Having y as an integer, you can use the standard operator pown : ^T -> int -> ^T instead because:
let Pow (x : int64) y = pown x y
let PowBigInt (x: bigint) y = pown x y
Regarding your question of pattern matching bigint, the error message indicates quite clearly that you can use pattern matching via when guards:
let rec PowBigInt x y =
match y with
| _ when y = 0I -> 1I
| _ -> x * PowBigInt x (y - 1I)
I think the easiest way to define PowBigInt is to use if instead of pattern matching:
let rec PowBigInt (x : bigint) (y : bigint) =
if y = 0I then 1I
else x * PowBigInt x (y - 1I)
The problem is that bigint.Zero is a static property that returns the value, but patterns can only contain (constant) literals or F# active patterns. They can't directly contain property (or other) calls. However, you can write additional constraints in where clause if you still prefer match:
let rec PowBigInt (x : bigint) (y : bigint) =
match y with
| y when y = bigint.Zero -> 1I
| y -> x * PowBigInt x (y - 1I)
As a side-note, you can probably make the function more efficent using tail-recursion (the idea is that if a function makes recursive call as the last thing, then it can be compiled more efficiently):
let PowBigInt (x : bigint) (y : bigint) =
// Recursive helper function that stores the result calculated so far
// in 'acc' and recursively loops until 'y = 0I'
let rec PowBigIntHelper (y : bigint) (acc : bigint) =
if y = 0I then acc
else PowBigIntHelper (y - 1I) (x * acc)
// Start with the given value of 'y' and '1I' as the result so far
PowBigIntHelper y 1I
Regarding the PowBitShift function - I'm not sure why it is slower, but it definitely doesn't do what you need.

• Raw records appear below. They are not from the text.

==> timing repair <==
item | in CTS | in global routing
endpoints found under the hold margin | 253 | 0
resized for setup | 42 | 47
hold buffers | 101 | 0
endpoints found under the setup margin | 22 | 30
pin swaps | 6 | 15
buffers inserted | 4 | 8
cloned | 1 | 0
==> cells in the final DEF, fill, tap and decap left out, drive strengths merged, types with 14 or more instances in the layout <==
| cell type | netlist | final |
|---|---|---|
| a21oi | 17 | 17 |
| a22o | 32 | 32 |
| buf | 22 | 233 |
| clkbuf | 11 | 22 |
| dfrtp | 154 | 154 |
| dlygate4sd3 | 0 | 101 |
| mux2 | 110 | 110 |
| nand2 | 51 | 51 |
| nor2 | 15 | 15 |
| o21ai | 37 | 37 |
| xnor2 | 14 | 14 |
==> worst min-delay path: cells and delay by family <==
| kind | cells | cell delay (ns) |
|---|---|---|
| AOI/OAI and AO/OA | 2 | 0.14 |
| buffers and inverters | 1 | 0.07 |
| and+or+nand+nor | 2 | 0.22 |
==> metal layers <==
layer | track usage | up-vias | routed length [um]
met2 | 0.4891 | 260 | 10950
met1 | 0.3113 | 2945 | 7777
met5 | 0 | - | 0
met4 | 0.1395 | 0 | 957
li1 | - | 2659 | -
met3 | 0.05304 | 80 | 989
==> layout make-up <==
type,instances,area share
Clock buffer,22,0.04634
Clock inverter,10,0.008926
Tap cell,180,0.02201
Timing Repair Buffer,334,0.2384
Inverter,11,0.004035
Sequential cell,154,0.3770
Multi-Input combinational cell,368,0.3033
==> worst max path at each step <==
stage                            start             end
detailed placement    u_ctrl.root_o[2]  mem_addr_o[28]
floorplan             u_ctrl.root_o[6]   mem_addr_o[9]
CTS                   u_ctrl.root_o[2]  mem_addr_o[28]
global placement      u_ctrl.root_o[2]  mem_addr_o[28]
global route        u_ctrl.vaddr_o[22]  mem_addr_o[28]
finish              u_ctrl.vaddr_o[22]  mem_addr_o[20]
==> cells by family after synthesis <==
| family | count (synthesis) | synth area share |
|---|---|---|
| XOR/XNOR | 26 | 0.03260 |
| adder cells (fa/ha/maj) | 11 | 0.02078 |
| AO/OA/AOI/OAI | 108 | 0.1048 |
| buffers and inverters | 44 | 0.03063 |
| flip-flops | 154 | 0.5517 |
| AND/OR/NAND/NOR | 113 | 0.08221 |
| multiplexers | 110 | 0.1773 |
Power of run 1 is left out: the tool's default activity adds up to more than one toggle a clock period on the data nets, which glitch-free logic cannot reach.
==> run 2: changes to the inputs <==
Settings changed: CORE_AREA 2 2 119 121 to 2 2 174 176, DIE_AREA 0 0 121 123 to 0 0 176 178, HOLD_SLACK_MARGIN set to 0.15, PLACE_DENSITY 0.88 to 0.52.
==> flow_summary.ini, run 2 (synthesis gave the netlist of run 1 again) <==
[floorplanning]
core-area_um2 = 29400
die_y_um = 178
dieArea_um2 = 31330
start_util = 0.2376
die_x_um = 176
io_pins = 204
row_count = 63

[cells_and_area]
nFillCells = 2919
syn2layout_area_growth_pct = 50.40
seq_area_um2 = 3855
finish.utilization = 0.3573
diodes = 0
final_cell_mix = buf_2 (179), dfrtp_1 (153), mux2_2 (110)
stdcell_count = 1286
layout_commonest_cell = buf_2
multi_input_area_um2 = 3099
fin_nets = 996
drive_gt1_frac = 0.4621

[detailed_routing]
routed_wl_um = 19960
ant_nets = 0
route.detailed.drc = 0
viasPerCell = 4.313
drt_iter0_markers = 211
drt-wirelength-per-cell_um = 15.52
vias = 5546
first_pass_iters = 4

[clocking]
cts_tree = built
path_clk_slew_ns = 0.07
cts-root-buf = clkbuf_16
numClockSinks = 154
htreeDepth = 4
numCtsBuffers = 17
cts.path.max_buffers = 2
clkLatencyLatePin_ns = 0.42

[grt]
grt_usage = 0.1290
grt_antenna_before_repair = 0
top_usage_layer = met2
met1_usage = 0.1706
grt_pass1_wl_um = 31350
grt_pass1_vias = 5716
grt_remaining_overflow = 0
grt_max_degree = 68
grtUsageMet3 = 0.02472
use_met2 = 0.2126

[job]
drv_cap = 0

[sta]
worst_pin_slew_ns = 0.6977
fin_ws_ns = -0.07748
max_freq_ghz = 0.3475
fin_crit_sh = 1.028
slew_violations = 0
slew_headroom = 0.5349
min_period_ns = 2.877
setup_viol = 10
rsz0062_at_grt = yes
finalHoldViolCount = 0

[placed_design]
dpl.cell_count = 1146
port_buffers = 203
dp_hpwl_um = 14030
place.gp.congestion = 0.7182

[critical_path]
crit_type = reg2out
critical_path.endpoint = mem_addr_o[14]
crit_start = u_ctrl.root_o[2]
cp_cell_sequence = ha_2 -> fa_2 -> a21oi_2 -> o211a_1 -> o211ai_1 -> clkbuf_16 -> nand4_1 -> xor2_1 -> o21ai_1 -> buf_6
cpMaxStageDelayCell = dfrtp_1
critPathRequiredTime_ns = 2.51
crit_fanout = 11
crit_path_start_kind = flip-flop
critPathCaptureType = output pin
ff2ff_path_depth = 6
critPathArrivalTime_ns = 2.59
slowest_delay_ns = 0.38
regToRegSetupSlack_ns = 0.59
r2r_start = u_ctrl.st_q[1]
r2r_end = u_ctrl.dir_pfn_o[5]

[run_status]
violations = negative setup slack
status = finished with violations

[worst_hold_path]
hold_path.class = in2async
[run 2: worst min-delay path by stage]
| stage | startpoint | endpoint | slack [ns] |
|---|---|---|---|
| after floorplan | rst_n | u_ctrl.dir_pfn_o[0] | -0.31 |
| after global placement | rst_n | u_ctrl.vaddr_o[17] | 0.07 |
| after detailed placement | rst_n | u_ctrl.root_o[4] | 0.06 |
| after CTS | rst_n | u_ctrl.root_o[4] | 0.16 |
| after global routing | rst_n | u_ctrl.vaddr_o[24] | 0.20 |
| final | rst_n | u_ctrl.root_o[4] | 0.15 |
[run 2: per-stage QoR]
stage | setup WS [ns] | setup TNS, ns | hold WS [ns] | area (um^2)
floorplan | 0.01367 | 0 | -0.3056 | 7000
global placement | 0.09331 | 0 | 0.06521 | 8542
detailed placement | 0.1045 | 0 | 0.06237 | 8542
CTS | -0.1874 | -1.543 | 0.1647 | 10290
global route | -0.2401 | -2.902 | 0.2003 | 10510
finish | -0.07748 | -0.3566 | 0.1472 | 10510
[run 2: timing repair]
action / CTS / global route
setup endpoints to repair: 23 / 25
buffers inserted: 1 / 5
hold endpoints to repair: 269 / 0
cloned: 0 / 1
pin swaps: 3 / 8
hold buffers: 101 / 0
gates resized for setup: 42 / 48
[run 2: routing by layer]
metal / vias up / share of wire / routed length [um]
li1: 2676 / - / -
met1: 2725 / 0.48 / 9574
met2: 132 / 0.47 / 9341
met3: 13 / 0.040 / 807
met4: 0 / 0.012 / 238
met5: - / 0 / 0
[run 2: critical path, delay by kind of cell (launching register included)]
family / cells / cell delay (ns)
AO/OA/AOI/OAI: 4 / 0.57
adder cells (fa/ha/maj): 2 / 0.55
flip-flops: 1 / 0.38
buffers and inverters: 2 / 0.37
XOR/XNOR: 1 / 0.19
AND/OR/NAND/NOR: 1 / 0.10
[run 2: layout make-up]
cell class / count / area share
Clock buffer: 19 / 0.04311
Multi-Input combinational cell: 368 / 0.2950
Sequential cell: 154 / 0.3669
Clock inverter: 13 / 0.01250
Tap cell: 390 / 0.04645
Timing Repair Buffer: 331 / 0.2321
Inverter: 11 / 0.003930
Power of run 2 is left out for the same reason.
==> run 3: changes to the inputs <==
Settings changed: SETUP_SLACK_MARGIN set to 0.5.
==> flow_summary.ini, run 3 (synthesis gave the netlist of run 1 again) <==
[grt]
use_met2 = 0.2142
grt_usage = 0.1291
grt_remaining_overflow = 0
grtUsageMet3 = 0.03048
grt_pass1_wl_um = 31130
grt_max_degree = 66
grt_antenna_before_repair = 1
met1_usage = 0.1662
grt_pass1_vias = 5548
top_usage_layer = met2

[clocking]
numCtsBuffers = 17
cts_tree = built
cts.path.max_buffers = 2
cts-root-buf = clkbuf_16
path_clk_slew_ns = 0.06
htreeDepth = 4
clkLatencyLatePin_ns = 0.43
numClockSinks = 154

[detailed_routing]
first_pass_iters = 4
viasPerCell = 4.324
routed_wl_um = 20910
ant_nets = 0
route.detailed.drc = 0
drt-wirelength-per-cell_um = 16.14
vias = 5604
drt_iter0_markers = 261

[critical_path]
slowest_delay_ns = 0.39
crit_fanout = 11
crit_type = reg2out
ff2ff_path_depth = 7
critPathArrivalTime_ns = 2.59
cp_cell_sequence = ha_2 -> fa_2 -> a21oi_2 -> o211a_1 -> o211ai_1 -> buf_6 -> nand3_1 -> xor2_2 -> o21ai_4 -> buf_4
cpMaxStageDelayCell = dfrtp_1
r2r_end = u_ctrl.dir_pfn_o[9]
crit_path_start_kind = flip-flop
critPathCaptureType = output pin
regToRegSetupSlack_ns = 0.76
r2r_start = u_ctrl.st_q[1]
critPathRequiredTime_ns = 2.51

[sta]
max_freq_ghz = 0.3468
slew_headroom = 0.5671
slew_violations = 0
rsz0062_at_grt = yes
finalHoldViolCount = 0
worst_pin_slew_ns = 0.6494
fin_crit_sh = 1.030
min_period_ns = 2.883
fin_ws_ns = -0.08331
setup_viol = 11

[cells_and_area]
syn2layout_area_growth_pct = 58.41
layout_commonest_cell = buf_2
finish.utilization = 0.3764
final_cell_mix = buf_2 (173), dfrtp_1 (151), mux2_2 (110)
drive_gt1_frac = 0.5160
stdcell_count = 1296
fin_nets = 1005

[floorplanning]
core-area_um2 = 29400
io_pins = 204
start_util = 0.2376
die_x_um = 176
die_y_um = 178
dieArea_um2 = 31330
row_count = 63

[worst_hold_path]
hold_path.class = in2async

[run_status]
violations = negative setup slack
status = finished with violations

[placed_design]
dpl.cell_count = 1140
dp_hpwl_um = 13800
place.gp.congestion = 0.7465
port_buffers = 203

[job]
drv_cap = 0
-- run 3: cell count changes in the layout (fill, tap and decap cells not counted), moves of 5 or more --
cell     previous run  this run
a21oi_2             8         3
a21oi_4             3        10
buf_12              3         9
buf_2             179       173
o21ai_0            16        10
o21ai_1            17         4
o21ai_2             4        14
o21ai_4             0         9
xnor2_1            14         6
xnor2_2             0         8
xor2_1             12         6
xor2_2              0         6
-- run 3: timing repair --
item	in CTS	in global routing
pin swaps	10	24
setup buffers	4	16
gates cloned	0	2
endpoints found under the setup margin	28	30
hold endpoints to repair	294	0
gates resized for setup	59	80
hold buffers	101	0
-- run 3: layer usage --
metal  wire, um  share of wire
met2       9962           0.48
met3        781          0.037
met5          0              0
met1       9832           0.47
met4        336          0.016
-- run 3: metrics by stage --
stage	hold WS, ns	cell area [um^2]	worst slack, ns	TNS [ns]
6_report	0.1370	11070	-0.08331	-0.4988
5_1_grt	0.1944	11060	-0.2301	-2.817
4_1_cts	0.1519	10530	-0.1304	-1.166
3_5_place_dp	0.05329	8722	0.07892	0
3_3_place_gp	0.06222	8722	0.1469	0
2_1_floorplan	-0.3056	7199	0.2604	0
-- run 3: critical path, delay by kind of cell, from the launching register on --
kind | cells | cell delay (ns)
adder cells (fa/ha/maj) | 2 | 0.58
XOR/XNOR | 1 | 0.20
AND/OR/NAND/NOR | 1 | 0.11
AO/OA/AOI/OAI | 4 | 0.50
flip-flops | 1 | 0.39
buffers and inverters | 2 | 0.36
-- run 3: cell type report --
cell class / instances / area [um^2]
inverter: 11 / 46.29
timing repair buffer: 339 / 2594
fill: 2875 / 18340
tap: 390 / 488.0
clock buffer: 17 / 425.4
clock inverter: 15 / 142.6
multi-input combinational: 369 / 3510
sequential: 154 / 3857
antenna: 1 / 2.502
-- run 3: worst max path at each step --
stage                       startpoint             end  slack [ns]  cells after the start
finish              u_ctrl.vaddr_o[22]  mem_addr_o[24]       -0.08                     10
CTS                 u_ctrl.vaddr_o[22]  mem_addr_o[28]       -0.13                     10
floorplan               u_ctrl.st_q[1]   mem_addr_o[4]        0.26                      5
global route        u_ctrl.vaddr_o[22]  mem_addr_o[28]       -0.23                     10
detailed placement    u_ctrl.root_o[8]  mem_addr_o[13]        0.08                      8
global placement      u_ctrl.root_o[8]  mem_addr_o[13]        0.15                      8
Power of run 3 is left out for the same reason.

Using bit shifting to implement power only works when the base is 2.
You don't need to create the Pow function.
The (**) operator has an overload for bigint -> int -> bigint.

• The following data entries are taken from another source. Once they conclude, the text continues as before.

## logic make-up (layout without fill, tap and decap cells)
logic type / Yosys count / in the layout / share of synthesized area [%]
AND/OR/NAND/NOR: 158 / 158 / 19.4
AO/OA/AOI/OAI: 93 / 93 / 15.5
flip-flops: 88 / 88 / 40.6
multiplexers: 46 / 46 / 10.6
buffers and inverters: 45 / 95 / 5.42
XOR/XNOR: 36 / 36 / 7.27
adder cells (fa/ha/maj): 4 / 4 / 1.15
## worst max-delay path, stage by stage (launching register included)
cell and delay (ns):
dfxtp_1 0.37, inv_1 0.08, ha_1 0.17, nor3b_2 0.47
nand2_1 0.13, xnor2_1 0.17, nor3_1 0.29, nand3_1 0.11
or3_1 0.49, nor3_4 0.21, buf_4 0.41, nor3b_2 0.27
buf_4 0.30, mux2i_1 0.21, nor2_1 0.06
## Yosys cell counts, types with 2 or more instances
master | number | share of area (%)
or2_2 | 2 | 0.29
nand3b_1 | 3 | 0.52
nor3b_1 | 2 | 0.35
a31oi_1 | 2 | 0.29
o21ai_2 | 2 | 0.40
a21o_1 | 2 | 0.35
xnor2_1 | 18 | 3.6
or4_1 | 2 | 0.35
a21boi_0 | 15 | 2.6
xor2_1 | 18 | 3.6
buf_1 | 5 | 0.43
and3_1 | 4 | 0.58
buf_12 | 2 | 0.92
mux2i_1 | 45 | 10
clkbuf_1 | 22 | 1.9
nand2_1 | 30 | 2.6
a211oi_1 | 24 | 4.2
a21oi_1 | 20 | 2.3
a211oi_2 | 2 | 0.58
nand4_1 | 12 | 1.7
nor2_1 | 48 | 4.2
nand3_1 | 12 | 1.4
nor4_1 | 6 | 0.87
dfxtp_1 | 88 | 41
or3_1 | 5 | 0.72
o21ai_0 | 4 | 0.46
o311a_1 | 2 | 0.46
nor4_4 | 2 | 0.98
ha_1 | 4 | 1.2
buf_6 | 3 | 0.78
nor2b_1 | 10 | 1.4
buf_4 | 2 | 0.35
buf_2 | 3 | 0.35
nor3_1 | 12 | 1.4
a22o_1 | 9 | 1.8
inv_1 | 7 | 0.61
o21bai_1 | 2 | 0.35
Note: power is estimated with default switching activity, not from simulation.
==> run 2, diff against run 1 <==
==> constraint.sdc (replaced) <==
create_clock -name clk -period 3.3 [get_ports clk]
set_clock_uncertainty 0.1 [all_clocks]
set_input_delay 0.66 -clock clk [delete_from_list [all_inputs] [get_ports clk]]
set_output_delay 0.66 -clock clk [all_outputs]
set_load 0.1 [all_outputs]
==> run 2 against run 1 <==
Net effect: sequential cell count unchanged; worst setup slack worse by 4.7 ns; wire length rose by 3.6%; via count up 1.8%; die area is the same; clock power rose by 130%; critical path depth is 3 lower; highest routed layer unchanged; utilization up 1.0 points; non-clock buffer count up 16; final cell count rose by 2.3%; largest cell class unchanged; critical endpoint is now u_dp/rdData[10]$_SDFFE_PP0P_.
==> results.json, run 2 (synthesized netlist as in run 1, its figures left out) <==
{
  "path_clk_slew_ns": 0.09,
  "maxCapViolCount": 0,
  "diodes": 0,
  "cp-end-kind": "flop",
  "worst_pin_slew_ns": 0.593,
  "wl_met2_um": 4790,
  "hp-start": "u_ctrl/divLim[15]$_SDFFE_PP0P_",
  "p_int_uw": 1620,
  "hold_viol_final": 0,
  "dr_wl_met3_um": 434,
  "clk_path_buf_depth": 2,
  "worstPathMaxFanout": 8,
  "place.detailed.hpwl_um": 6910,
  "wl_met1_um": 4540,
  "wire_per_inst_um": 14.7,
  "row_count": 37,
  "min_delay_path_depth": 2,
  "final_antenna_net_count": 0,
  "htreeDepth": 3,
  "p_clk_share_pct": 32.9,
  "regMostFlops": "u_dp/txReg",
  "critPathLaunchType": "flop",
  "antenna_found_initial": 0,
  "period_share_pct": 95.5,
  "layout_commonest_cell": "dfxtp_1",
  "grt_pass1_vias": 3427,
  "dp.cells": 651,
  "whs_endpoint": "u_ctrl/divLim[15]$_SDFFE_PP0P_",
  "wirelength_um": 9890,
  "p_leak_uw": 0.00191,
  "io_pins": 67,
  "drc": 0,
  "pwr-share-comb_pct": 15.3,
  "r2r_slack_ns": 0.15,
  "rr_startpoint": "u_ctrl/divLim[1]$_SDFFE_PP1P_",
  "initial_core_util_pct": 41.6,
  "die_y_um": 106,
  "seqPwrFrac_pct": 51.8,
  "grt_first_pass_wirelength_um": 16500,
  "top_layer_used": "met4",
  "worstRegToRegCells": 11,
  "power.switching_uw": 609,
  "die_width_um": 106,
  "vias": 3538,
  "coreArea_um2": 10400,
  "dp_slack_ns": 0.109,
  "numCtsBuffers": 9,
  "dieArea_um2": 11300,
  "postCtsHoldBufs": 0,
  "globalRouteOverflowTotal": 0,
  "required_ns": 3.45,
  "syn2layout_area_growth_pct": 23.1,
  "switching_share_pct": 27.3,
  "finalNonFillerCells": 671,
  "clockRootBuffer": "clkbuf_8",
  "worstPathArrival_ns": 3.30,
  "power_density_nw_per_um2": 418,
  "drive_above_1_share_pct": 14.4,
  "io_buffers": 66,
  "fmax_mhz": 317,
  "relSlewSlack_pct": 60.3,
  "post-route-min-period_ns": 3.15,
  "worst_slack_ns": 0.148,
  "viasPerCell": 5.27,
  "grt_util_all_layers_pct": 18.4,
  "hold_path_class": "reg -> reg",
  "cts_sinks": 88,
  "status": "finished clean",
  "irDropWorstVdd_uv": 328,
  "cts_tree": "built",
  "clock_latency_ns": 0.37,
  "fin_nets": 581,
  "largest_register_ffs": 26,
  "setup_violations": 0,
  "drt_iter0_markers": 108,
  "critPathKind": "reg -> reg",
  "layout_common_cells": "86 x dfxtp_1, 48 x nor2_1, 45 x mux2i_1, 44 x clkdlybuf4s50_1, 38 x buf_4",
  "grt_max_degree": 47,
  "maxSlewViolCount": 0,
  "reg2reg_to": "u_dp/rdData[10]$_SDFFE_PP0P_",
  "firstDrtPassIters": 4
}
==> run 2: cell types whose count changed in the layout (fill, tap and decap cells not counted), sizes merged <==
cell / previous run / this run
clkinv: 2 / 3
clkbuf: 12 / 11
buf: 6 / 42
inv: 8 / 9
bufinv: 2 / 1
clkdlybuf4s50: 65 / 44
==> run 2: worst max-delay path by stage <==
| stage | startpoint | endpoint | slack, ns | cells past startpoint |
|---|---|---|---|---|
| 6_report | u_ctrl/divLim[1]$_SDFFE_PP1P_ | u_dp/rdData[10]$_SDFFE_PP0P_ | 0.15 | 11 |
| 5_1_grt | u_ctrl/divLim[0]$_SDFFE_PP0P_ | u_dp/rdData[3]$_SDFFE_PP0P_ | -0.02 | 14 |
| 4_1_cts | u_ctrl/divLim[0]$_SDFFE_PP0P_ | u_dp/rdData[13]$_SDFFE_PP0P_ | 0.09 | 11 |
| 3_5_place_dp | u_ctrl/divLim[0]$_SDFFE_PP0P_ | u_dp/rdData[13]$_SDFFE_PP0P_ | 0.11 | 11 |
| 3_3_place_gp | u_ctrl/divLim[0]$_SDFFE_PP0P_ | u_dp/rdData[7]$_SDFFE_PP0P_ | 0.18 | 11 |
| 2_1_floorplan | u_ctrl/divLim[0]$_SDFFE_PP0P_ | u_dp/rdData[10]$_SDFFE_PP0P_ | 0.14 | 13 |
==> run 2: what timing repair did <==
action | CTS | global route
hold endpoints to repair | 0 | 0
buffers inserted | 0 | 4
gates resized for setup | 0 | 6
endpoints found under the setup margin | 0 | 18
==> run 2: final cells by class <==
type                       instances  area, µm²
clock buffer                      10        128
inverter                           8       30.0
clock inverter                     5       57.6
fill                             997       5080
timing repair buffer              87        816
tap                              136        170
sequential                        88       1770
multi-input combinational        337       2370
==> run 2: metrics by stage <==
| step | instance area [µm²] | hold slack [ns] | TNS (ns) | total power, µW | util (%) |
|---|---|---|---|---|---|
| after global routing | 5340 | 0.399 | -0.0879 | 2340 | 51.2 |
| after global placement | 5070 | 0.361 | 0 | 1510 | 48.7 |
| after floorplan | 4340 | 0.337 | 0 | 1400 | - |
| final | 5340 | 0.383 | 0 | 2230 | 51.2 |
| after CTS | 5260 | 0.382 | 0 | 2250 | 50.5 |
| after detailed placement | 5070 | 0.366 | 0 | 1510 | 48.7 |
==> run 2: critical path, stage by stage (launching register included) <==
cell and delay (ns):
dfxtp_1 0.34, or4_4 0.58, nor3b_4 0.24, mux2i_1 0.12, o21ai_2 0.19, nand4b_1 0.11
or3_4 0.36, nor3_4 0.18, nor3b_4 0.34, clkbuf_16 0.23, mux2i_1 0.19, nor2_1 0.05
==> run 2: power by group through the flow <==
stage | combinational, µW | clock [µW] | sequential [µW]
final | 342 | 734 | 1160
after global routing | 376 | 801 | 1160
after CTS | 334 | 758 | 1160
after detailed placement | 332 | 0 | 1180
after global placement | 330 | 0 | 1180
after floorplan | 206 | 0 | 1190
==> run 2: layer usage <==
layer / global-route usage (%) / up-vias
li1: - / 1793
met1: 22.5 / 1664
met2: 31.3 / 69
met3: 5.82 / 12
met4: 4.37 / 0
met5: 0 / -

Only the second parameter should be an integer, but I don't think that's a problem for your case.
Just try
bigint 10 ** 32 ;;
val it : System.Numerics.BigInteger =
100000000000000000000000000000000 {IsEven = true;
IsOne = false;
IsPowerOfTwo = false;
IsZero = false;
Sign = 1;}
Another option is to inline your function so it works with all numeric types (that support the required operators: (*), (-), get_One, and get_Zero).
let rec inline PowBigInt (x:^a) (y:^a) : ^a =
let zero = LanguagePrimitives.GenericZero
let one = LanguagePrimitives.GenericOne
if y = zero then one
else x * PowBigInt x (y - one)
let x = PowBigInt 10 32 //int
let y = PowBigInt 10I 32I //bigint
let z = PowBigInt 10.0 32.0 //float
I'd probably recommend making it tail-recursive, as Tomas suggested.